6 Contents Demo 46: Heteroscedasticity and Its Consequences 129 Homoscedasticity an assumption behind many statistical calculations What happens when that assumption is not met Distributions 133 Demo 47: Wait Time and the Geometric Distribution 134 The distribution of times until something happens How this is the geometric distribution Demo 48: The Exponential and Poisson Distributions 137 The continuous analog to the geometric distribution How many events happen in a given period: a Poisson distribution Demo 49: Sampling Without Replacement and the Hypergeometric Distribution 140 How distributions change when the sample is large compared to the population Demo 50: The Bizarre Cauchy Distribution 143 The Cauchy distribution The meaning of mean and standard deviation; how it s possible for a distribution to have neither Appendix A: How Did They Do That? 145 Appendix B: A Little Mathematical Statistics 151 Some Basics 151 The Distribution of the Sample Mean 154 A Random Walk: Two Proofs That the Mean Square Distance Is N 155 How to Generate Correlated Data 157 Sample Variance: Why the Denominator Is n The Geometric Distribution: Proof That the Mean Is (1/p) 160 Generating Normally Distributed Random Numbers 162 Selected Solutions William Finzer ix

Institute of Actuaries of India Subject CT3 Probability and Mathematical Statistics

Institute of Actuaries of India Subject CT3 Probability and Mathematical Statistics Institute of Actuaries of India Subject CT3 Probability and Mathematical Statistics For 2015 Examinations Aim The aim of the Probability and Mathematical Statistics subject is to provide a grounding in

More information

Teaching Statistics with Fathom

Teaching Statistics with Fathom Teaching Statistics with Fathom UCB Extension X369.6 (2 semester units in Education) COURSE DESCRIPTION This is a professional-level, moderated online course in the use of Fathom Dynamic Data software

More information

Inferential Statistics

Inferential Statistics Inferential Statistics Sampling and the normal distribution Z-scores Confidence levels and intervals Hypothesis testing Commonly used statistical methods Inferential Statistics Descriptive statistics are

More information

Summary of Probability

Summary of Probability Summary of Probability Mathematical Physics I Rules of Probability The probability of an event is called P(A), which is a positive number less than or equal to 1. The total probability for all possible

More information

Chapter 16 Multiple Choice Questions (The answers are provided after the last question.)

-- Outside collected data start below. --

## src/rtl/apsp_pkg.sv

```systemverilog
// ----------------------------------------------------------------------------
// apsp_pkg
// Types and constants shared by the all-pairs shortest path block.
// ----------------------------------------------------------------------------
`default_nettype none

package apsp_pkg;

  localparam int EDGE_W    = 16;
  localparam int DIST_W    = 24;
  localparam int VC_W      = 6;
  localparam int OP_W      = 3;
  localparam int PIDX_W    = 5;
  localparam int CFG_IDX_W = 1;
  localparam int CFG_W     = 16;

  localparam logic signed [DIST_W-1:0] DIST_MAX = 24'sh7FFFFF;
  localparam logic signed [DIST_W-1:0] DIST_MIN = 24'sh800000;

  localparam logic [VC_W-1:0]          VC_RESET      = 6'd32;
  localparam logic signed [EDGE_W-1:0] NO_EDGE_RESET = 16'sd20;

  localparam logic [CFG_IDX_W-1:0] REG_VERTEX_COUNT   = 1'b0;
  localparam logic [CFG_IDX_W-1:0] REG_NO_EDGE_WEIGHT = 1'b1;

  typedef enum logic [OP_W-1:0] {
    OP_CLEAR     = 3'd0,
    OP_SET_EDGE  = 3'd1,
    OP_RUN       = 3'd2,
    OP_READ_DIST = 3'd3,
    OP_READ_EDGE = 3'd4
  } op_t;

  typedef enum logic [2:0] {
    S_IDLE,
    S_CLEAR,
    S_COPY,
    S_COPY_END,
    S_ROW,
    S_RELAX,
    S_DRAIN
  } state_t;

endpackage

`default_nettype wire

```

## src/rtl/apsp_relax.sv

```systemverilog
// ----------------------------------------------------------------------------
// apsp_relax
// One relaxation: saturating sum of d[i][k] and d[k][j], min against d[i][j].
// ----------------------------------------------------------------------------
`default_nettype none

module apsp_relax (
  input  wire logic signed [apsp_pkg::DIST_W-1:0] dik,
  input  wire logic signed [apsp_pkg::DIST_W-1:0] dkj,
  input  wire logic signed [apsp_pkg::DIST_W-1:0] dij,
  output logic                                    take,
  output logic signed      [apsp_pkg::DIST_W-1:0] new_val
);
  import apsp_pkg::*;

  logic signed [DIST_W:0]   sum;
  logic signed [DIST_W-1:0] cand;

  always_comb begin
    sum = {dik[DIST_W-1], dik} + {dkj[DIST_W-1], dkj};
    // top two bits disagree on overflow
    if (sum[DIST_W:DIST_W-1] == 2'b01) begin
      cand = DIST_MAX;
    end else if (sum[DIST_W:DIST_W-1] == 2'b10) begin
      cand = DIST_MIN;
    end else begin
      cand = sum[DIST_W-1:0];
    end
    take    = cand < dij;
    new_val = take ? cand : dij;
  end

endmodule

`default_nettype wire

```

## config.mk

```make
export PLATFORM = sky130hd
export DESIGN_NAME = apsp_relax
export DESIGN_NICKNAME = d
export VERILOG_FILES = /design/src/rtl/apsp_pkg.sv /design/src/rtl/apsp_relax.sv
export SDC_FILE = /design/constraint.sdc
export NUM_CORES = 1
export LEC_CHECK = 0
export BUFFER_PORTS_ARGS = -buffer_cell sky130_fd_sc_hd__buf_2
export CORE_UTILIZATION = 52
export DETAILED_ROUTE_END_ITERATION = 7
export PLACE_DENSITY = 0.85
export SYNTH_ARGS = -nofsm -noshare
export SYNTH_HDL_FRONTEND = slang
export SYNTH_SLANG_ARGS = --single-unit
```

## constraint.sdc

```tcl
create_clock -name vclk -period 7.3
set_input_delay 0.73 -clock vclk [all_inputs]
set_output_delay 0.73 -clock vclk [all_outputs]
set_load 0.01 [all_outputs]
```

-- After elaboration in Yosys (flattened, before gate mapping)
Cells that the tools add are included.
- muxes and demuxes: 3
- add/subtract/negate cells: 1
- eq/ne operators: 2
- order comparisons: 1
- operators by type and width (operator ; count):
    24-bit two-way mux ; 3
    24-bit by 24-bit adder with 25-bit output ; 1
    24-bit < comparator ; 1
    2-bit by 1-bit == test with 1-bit output (second input constant) ; 1
    2-bit == test (second input constant) ; 1
- register bits after elaboration: 0
- input bits: 72

-- Depth between registers and ports, before layout
- word-level depth: 6
- mapped depth: 23
- gate-level depth less buffers: 21

-- Worst setup path before layout
OpenSTA, ideal clock, no wires.
- kind: input to output
- from: input port dik[10] (netlist name)
- to: output port new_val[14] (netlist name)
- stages on the path: 21
- path slack: 1.653 ns
- arrival time: 4.917 ns
- cell sequence: ha_1 -> a21oi_2 -> o21ai_1 -> a311oi_2 -> o22ai_2 -> nor2_2 -> xnor2_1 -> nor2_1 -> buf_2 -> o31ai_1 -> ha_1 -> nand4_1 -> nor2_1 -> a2111oi_0 -> a32oi_1 -> a31o_2 -> nand3_1 -> o21ai_0 -> a41oi_4 -> buf_8 -> mux2_4
- cells in the longest elaborated chain, start to end: 6
- elaborated cells on any way between the ends: 7
- ends and longest elaborated chain (what ; RTL line ; text):
    from (decl) ; apsp_relax.sv:8 ; input wire logic signed [apsp_pkg::DIST_W-1:0] dik,
    24-bit by 24-bit adder with 25-bit output (*) ; apsp_relax.sv:20 ; sum = {dik[DIST_W-1], dik} + {dkj[DIST_W-1], dkj};
    2-bit == test ; apsp_relax.sv:24 ; end else if (sum[DIST_W:DIST_W-1] == 2'b10) begin
    24-bit two-way mux ; apsp_relax.sv:24 ;
    24-bit two-way mux (*) ; apsp_relax.sv:22 ; if (sum[DIST_W:DIST_W-1] == 2'b01) begin
    24-bit < comparator (*) ; apsp_relax.sv:29 ; take = cand < dij;
    net take ; apsp_relax.sv:11 ; output logic take,
    24-bit two-way mux (*) ; apsp_relax.sv:30 ; new_val = take ? cand : dij;
    to (decl) ; apsp_relax.sv:12 ; output logic signed [apsp_pkg::DIST_W-1:0] new_val
Mark *: on every way through the listed nets, which the timed path passes. The rest lies on a longest branch.

-- Final worst setup path
- from: input port dik[1] (netlist name)
- to: output port new_val[2] (netlist name)
- cells in the longest elaborated chain, start to end: 6
- elaborated cells on any way between the ends: 7
- ends and longest elaborated chain (what ; RTL line):
    24-bit by 24-bit adder with 25-bit output (*) ; apsp_relax.sv:20
    2-bit == test ; apsp_relax.sv:24
    24-bit two-way mux ; apsp_relax.sv:24
    24-bit two-way mux (*) ; apsp_relax.sv:22
    24-bit < comparator ; apsp_relax.sv:29
    24-bit two-way mux (*) ; apsp_relax.sv:30
Every way passes the cells marked *; elsewhere a longest branch is shown, timed or not.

Chapter 16 Multiple Choice Questions (The answers are provided after the last question.) Chapter 16 Multiple Choice Questions (The answers are provided after the last question.) 1. Which of the following symbols represents a population parameter? a. SD b. σ c. r d. 0 2. If you drew all possible

More information

Simple Linear Regression Inference

Simple Linear Regression Inference Simple Linear Regression Inference 1 Inference requirements The Normality assumption of the stochastic term e is needed for inference even if it is not a OLS requirement. Therefore we have: Interpretation

More information

Business Statistics. Successful completion of Introductory and/or Intermediate Algebra courses is recommended before taking Business Statistics.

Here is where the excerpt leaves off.